8
$\begingroup$

While helping a friend out for an exam (last year of high school), I found an exercise that neither of us could solve. I've tried a couple of different approaches but nothing seemed to work. Could anyone tell me how to solve it, or at least some hints? This is the exercise:

Knowing that

$$\lim_{x \to a}\frac{x^2-\sqrt{a^3x}}{\sqrt{ax}-a}=12$$

Find out $a$.

We can assume that $a$ exists and is real.

4 Answers 4

3

Using L'hopital Rule we have $$ \lim_{x \to a} \frac{2x- \frac{a^3}{2 \sqrt{a^{3}x}}}{\frac{a}{2 \sqrt{ax}}} = 12$$

$$\Longrightarrow \frac{2a-\frac{a^3}{2a^2}}{\frac{1}{2}} = 12$$

$$\Longrightarrow 2\left(2a- \frac{a^3}{2a^2}\right)= 12$$

So $a = 4$.

  • 0
    Could you explain how you got from the original formula to your first step?2011-02-26
  • 0
    Thanks, but the same thing I said to Eric Naslund applies.

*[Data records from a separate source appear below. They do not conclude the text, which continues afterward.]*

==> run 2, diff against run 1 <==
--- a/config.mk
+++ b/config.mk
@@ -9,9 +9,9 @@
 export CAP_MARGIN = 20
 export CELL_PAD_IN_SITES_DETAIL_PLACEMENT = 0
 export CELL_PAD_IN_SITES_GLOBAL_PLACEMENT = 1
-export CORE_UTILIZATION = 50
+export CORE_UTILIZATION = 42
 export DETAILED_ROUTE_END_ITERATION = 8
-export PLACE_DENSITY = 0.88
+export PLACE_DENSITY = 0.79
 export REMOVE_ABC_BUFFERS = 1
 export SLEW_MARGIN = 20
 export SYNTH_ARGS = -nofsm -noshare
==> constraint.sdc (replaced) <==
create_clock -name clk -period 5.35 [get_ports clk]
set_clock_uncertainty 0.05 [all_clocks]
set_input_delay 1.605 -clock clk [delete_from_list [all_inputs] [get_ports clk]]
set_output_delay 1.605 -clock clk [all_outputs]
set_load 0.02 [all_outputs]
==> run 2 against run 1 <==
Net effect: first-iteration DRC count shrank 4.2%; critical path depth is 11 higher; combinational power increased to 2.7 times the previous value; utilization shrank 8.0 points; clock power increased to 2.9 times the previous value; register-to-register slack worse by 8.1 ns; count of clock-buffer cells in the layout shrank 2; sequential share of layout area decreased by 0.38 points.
**src/rtl/cdc_edge_detect_multi_if.sv**
```systemverilog
// Configuration, trigger inputs and status outputs of the multi-channel
// CDC edge detector, bundled for the controller (master) and core (slave).
interface cdc_edge_detect_multi_if #(
    parameter int NUM_CH    = 4,
    parameter int FILTER_W  = 8,
    parameter int HOLDOFF_W = 16
);
    logic [NUM_CH-1:0]    async_in;
    logic [2*NUM_CH-1:0]  edge_type;
    logic [FILTER_W-1:0]  filter_len;
    logic [NUM_CH-1:0]    ch_mask;
    logic                 combine_mode;
    logic                 one_shot;
    logic [HOLDOFF_W-1:0] holdoff;
    logic                 arm;
    logic                 disarm;
    logic [NUM_CH-1:0]    sync_out;
    logic [NUM_CH-1:0]    flt_out;
    logic [NUM_CH-1:0]    edge_pulse;
    logic                 trig_pulse;
    logic [NUM_CH-1:0]    trig_ch;
    logic                 armed;
    logic                 busy_holdoff;

    modport master (
        output async_in, edge_type, filter_len, ch_mask,
        output combine_mode, one_shot, holdoff, arm, disarm,
        input  sync_out, flt_out, edge_pulse, trig_pulse,
        input  trig_ch, armed, busy_holdoff
    );

    modport slave (
        input  async_in, edge_type, filter_len, ch_mask,
        input  combine_mode, one_shot, holdoff, arm, disarm,
        output sync_out, flt_out, edge_pulse, trig_pulse,
        output trig_ch, armed, busy_holdoff
    );
endinterface

```
**src/rtl/cdc_edge_detect_multi.sv**
```systemverilog
// Multi-channel synchroniser, glitch filter and edge detector feeding an
// armed, holdoff-gated combined trigger for the delay core.
module cdc_edge_detect_multi #(
    parameter int NUM_CH      = 4,
    parameter int SYNC_STAGES = 3,
    parameter int FILTER_W    = 8,
    parameter int HOLDOFF_W   = 16
) (
    input logic                     clk,
    input logic                     rst_n,
    cdc_edge_detect_multi_if.slave  bus
);

    typedef enum logic [1:0] {
        IDLE    = 2'd0,
        ARMED   = 2'd1,
        HOLDOFF = 2'd2
    } state_e;

    logic [NUM_CH-1:0]    sync_q [SYNC_STAGES];
    logic [NUM_CH-1:0]    sync_d [SYNC_STAGES];
    logic [NUM_CH-1:0]    sync_last;
    logic [NUM_CH-1:0]    flt_q, flt_d;
    logic [FILTER_W-1:0]  cnt_q [NUM_CH];
    logic [FILTER_W-1:0]  cnt_d [NUM_CH];
    logic [NUM_CH-1:0]    edge_q, edge_d;

    state_e               state_q, state_d;
    logic [HOLDOFF_W-1:0] hcnt_q, hcnt_d;
    logic [NUM_CH-1:0]    seen_q, seen_d;
    logic                 trig_q, trig_d;
    logic [NUM_CH-1:0]    trig_ch_q, trig_ch_d;

    logic [NUM_CH-1:0]    masked;
    logic [NUM_CH-1:0]    seen_nxt;
    logic                 fire;
    state_e               exit_st;

    assign sync_last = sync_q[SYNC_STAGES-1];

    always_comb begin
        sync_d[0] = bus.async_in;
        for (int k = 1; k < SYNC_STAGES; k++) begin
            sync_d[k] = sync_q[k-1];
        end
    end

    // Edge strobe is raised on the same cycle the filtered level flips.
    always_comb begin
        flt_d  = flt_q;
        edge_d = '0;
        for (int i = 0; i < NUM_CH; i++) begin
            cnt_d[i] = cnt_q[i];
            if (sync_last[i] == flt_q[i]) begin
                cnt_d[i] = '0;
            end else if (cnt_q[i] >= bus.filter_len) begin
                flt_d[i]  = sync_last[i];
                cnt_d[i]  = '0;
                edge_d[i] = sync_last[i] ? bus.edge_type[2*i]
                                         : bus.edge_type[2*i+1];
            end else begin
                cnt_d[i] = cnt_q[i] + FILTER_W'(1);
            end
        end
    end

    assign masked   = edge_q & bus.ch_mask;
    assign seen_nxt = seen_q | masked;
    assign exit_st  = bus.one_shot ? IDLE : ARMED;

    always_comb begin
        fire = 1'b0;
        if (state_q == ARMED && |bus.ch_mask) begin
            fire = bus.combine_mode ? (seen_nxt == bus.ch_mask)
                                    : |masked;
        end
    end

    always_comb begin
        state_d   = state_q;
        hcnt_d    = hcnt_q;
        seen_d    = seen_q;
        trig_d    = 1'b0;
        trig_ch_d = '0;
        if (bus.disarm) begin
            state_d = IDLE;
            hcnt_d  = '0;
            seen_d  = '0;
        end else begin
            unique case (state_q)
                IDLE: begin
                    if (bus.arm) begin
                        state_d = ARMED;
                        seen_d  = '0;
                    end
                end
                ARMED: begin
                    if (fire) begin
                        trig_d    = 1'b1;
                        trig_ch_d = masked;
                        seen_d    = '0;
                        if (bus.holdoff == '0) begin
                            state_d = exit_st;
                        end else begin
                            state_d = HOLDOFF;
                            hcnt_d  = bus.holdoff;
                        end
                    end else if (bus.arm) begin
                        seen_d = '0;
                    end else begin
                        seen_d = seen_nxt;
                    end
                end
                HOLDOFF: begin
                    hcnt_d = hcnt_q - HOLDOFF_W'(1);
                    if (hcnt_q <= HOLDOFF_W'(1)) begin
                        state_d = exit_st;
                        hcnt_d  = '0;
                    end
                end
                default: begin
                    state_d = IDLE;
                    hcnt_d  = '0;
                    seen_d  = '0;
                end
            endcase
        end
    end

    always_ff @(posedge clk or negedge rst_n) begin
        if (!rst_n) begin
            for (int k = 0; k < SYNC_STAGES; k++) begin
                sync_q[k] <= '0;
            end
            for (int i = 0; i < NUM_CH; i++) begin
                cnt_q[i] <= '0;
            end
            flt_q     <= '0;
            edge_q    <= '0;
            state_q   <= IDLE;
            hcnt_q    <= '0;
            seen_q    <= '0;
            trig_q    <= 1'b0;
            trig_ch_q <= '0;
        end else begin
            for (int k = 0; k < SYNC_STAGES; k++) begin
                sync_q[k] <= sync_d[k];
            end
            for (int i = 0; i < NUM_CH; i++) begin
                cnt_q[i] <= cnt_d[i];
            end
            flt_q     <= flt_d;
            edge_q    <= edge_d;
            state_q   <= state_d;
            hcnt_q    <= hcnt_d;
            seen_q    <= seen_d;
            trig_q    <= trig_d;
            trig_ch_q <= trig_ch_d;
        end
    end

    assign bus.sync_out     = sync_last;
    assign bus.flt_out      = flt_q;
    assign bus.edge_pulse   = edge_q;
    assign bus.trig_pulse   = trig_q;
    assign bus.trig_ch      = trig_ch_q;
    assign bus.armed        = (state_q == ARMED);
    assign bus.busy_holdoff = (state_q == HOLDOFF);

endmodule

```
**src/flat_wrapper.sv**
```systemverilog
// flat-port wrapper written by rule: the top's interface ports become plain ports
module cdc_edge_detect_multi_flat 
#(
    parameter int NUM_CH      = 4,
    parameter int SYNC_STAGES = 3,
    parameter int FILTER_W    = 8,
    parameter int HOLDOFF_W   = 16
)
  (clk, rst_n, bus_async_in, bus_edge_type, bus_filter_len, bus_ch_mask, bus_combine_mode, bus_one_shot, bus_holdoff, bus_arm, bus_disarm, bus_sync_out, bus_flt_out, bus_edge_pulse, bus_trig_pulse, bus_trig_ch, bus_armed, bus_busy_holdoff);
  cdc_edge_detect_multi_if #(.NUM_CH(NUM_CH), .FILTER_W(FILTER_W), .HOLDOFF_W(HOLDOFF_W)) bus_i ();
  input logic clk;
  input logic rst_n;
  input wire logic [$bits(bus_i.async_in)-1:0] bus_async_in;
  input wire logic [$bits(bus_i.edge_type)-1:0] bus_edge_type;
  input wire logic [$bits(bus_i.filter_len)-1:0] bus_filter_len;
  input wire logic [$bits(bus_i.ch_mask)-1:0] bus_ch_mask;
  input wire logic [$bits(bus_i.combine_mode)-1:0] bus_combine_mode;
  input wire logic [$bits(bus_i.one_shot)-1:0] bus_one_shot;
  input wire logic [$bits(bus_i.holdoff)-1:0] bus_holdoff;
  input wire logic [$bits(bus_i.arm)-1:0] bus_arm;
  input wire logic [$bits(bus_i.disarm)-1:0] bus_disarm;
  output wire logic [$bits(bus_i.sync_out)-1:0] bus_sync_out;
  output wire logic [$bits(bus_i.flt_out)-1:0] bus_flt_out;
  output wire logic [$bits(bus_i.edge_pulse)-1:0] bus_edge_pulse;
  output wire logic [$bits(bus_i.trig_pulse)-1:0] bus_trig_pulse;
  output wire logic [$bits(bus_i.trig_ch)-1:0] bus_trig_ch;
  output wire logic [$bits(bus_i.armed)-1:0] bus_armed;
  output wire logic [$bits(bus_i.busy_holdoff)-1:0] bus_busy_holdoff;
  assign bus_i.async_in = bus_async_in;
  assign bus_i.edge_type = bus_edge_type;
  assign bus_i.filter_len = bus_filter_len;
  assign bus_i.ch_mask = bus_ch_mask;
  assign bus_i.combine_mode = bus_combine_mode;
  assign bus_i.one_shot = bus_one_shot;
  assign bus_i.holdoff = bus_holdoff;
  assign bus_i.arm = bus_arm;
  assign bus_i.disarm = bus_disarm;
  assign bus_sync_out = bus_i.sync_out;
  assign bus_flt_out = bus_i.flt_out;
  assign bus_edge_pulse = bus_i.edge_pulse;
  assign bus_trig_pulse = bus_i.trig_pulse;
  assign bus_trig_ch = bus_i.trig_ch;
  assign bus_armed = bus_i.armed;
  assign bus_busy_holdoff = bus_i.busy_holdoff;
  cdc_edge_detect_multi #(.NUM_CH(NUM_CH), .SYNC_STAGES(SYNC_STAGES), .FILTER_W(FILTER_W), .HOLDOFF_W(HOLDOFF_W)) u_core (.clk(clk), .rst_n(rst_n), .bus(bus_i));
endmodule
```
### src/rtl/multi_debounce.sv
// multi_debounce: N-channel switch/button debouncer.
// Each channel has a SYNC_STAGES-deep synchroniser, a candidate level with a
// stability counter compared against a shared runtime threshold, and a
// registered clean level with one-cycle rise/fall strobes.
// Optional long-press detector: define MULTI_DEBOUNCE_LONGPRESS_EN.
module multi_debounce #(
   parameter int N           = 4,
   parameter int CNT_W       = 4,
   parameter int SYNC_STAGES = 2,
   parameter int LONG_W      = 5
) (
   input  logic             clock,
   input  logic             reset,
   input  logic [N-1:0]     raw_in,
   input  logic [CNT_W-1:0] thresh,
   output logic [N-1:0]     clean_out,
   output logic [N-1:0]     rise_pulse,
   output logic [N-1:0]     fall_pulse,
   output logic             any_event,
   output logic [N-1:0]     long_pulse
);

   localparam logic [CNT_W-1:0] CNT_ONE = CNT_W'(1);

   logic [SYNC_STAGES-1:0] sync_q [N];
   logic [CNT_W-1:0]       cnt    [N];
   logic [N-1:0]           sync_out;
   logic [N-1:0]           cand;
   logic [N-1:0]           restart;
   logic [N-1:0]           commit;
   logic [N-1:0]           count_up;
   logic [N-1:0]           rise_next;
   logic [N-1:0]           fall_next;

   for (genvar g = 0; g < N; g++) begin : g_sync_tap
      assign sync_out[g] = sync_q[g][SYNC_STAGES-1];
   end

   // Shift each raw input through its own synchroniser chain.
   always_ff @(posedge clock or negedge reset) begin
      if (!reset) begin
         for (int i = 0; i < N; i++) begin
            sync_q[i] <= '0;
         end
      end else begin
         for (int i = 0; i < N; i++) begin
            sync_q[i] <= {sync_q[i][SYNC_STAGES-2:0], raw_in[i]};
         end
      end
   end

   // Per channel: restart on a new synchronised level, commit once stable long enough, otherwise count.
   always_comb begin
      restart  = '0;
      commit   = '0;
      count_up = '0;
      for (int i = 0; i < N; i++) begin
         restart[i]  = (sync_out[i] != cand[i]);
         commit[i]   = !restart[i] && (cnt[i] >= thresh) && (cand[i] != clean_out[i]);
         count_up[i] = !restart[i] && !commit[i] && (cnt[i] < thresh);
      end
   end

   assign rise_next = commit & cand;
   assign fall_next = commit & ~cand;

   // Candidate/counter update, clean level commit and registered event strobes.
   always_ff @(posedge clock or negedge reset) begin
      if (!reset) begin
         cand       <= '0;
         clean_out  <= '0;
         rise_pulse <= '0;
         fall_pulse <= '0;
         any_event  <= 1'b0;
         for (int i = 0; i < N; i++) begin
            cnt[i] <= '0;
         end
      end else begin
         for (int i = 0; i < N; i++) begin
            if (restart[i]) begin
               cand[i] <= sync_out[i];
               cnt[i]  <= '0;
            end else if (commit[i]) begin
               clean_out[i] <= cand[i];
            end else if (count_up[i]) begin
               cnt[i] <= cnt[i] + CNT_ONE;
            end
         end
         rise_pulse <= rise_next;
         fall_pulse <= fall_next;
         any_event  <= |(rise_next | fall_next);
      end
   end

`ifdef MULTI_DEBOUNCE_LONGPRESS_EN
   localparam logic [LONG_W-1:0] LONG_MAX  = {LONG_W{1'b1}};
   localparam logic [LONG_W-1:0] LONG_FIRE = LONG_MAX - LONG_W'(1);

   logic [LONG_W-1:0] long_cnt [N];

   // Count cycles spent high since the rise; fire once as the counter reaches all-ones.
   always_ff @(posedge clock or negedge reset) begin
      if (!reset) begin
         long_pulse <= '0;
         for (int i = 0; i < N; i++) begin
            long_cnt[i] <= '0;
         end
      end else begin
         for (int i = 0; i < N; i++) begin
            long_pulse[i] <= clean_out[i] && (long_cnt[i] == LONG_FIRE);
            if (!clean_out[i] || rise_next[i]) begin
               long_cnt[i] <= '0;
            end else if (long_cnt[i] != LONG_MAX) begin
               long_cnt[i] <= long_cnt[i] + LONG_W'(1);
            end
         end
      end
   end
`else
   assign long_pulse = '0;
`endif

endmodule
File: config.mk
export PLATFORM = sky130hd
export DESIGN_NAME = regfile_read_port
export DESIGN_NICKNAME = d
export VERILOG_FILES = /design/src/rtl/regfile_read_port.sv
export SDC_FILE = /design/constraint.sdc
export NUM_CORES = 1
export LEC_CHECK = 0
export CAP_MARGIN = 20
export CORE_ASPECT_RATIO = 0.75
export CORE_MARGIN = 2
export CORE_UTILIZATION = 60
export CTS_BUF_LIST = sky130_fd_sc_hd__clkbuf_8
export DETAILED_ROUTE_END_ITERATION = 8
export PLACE_DENSITY = 0.81
export SLEW_MARGIN = 20
export SYNTH_ARGS = -nofsm -noshare
export SYNTH_HDL_FRONTEND = slang
export SYNTH_SLANG_ARGS = --single-unit
export TNS_END_PERCENT = 100
File: constraint.sdc
create_clock -name clock -period 6.7 [get_ports clock]
set_input_delay 1.005 -clock clock [delete_from_list [all_inputs] [get_ports clock]]
set_output_delay 1.005 -clock clock [all_outputs]
set_load 0.005 [all_outputs]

Thanks anyway.2011-02-26
11

First note that $a>0$.

If $a<0$, then $$\lim_{x \rightarrow a} \frac{x^2-\sqrt{a^3x}}{\sqrt{ax}-a} = \frac{a^2 - a^2}{-a-a} = 0$$

If $a=0$, then $\lim_{x \rightarrow a} \frac{x^2-\sqrt{a^3x}}{\sqrt{ax}-a}$ doesn't exist.

Hence, $a>0$.

Let $\sqrt{ax}=y$ i.e. $x = \frac{y^2}{a}$. Note that as $x \rightarrow a$, $y \rightarrow a$.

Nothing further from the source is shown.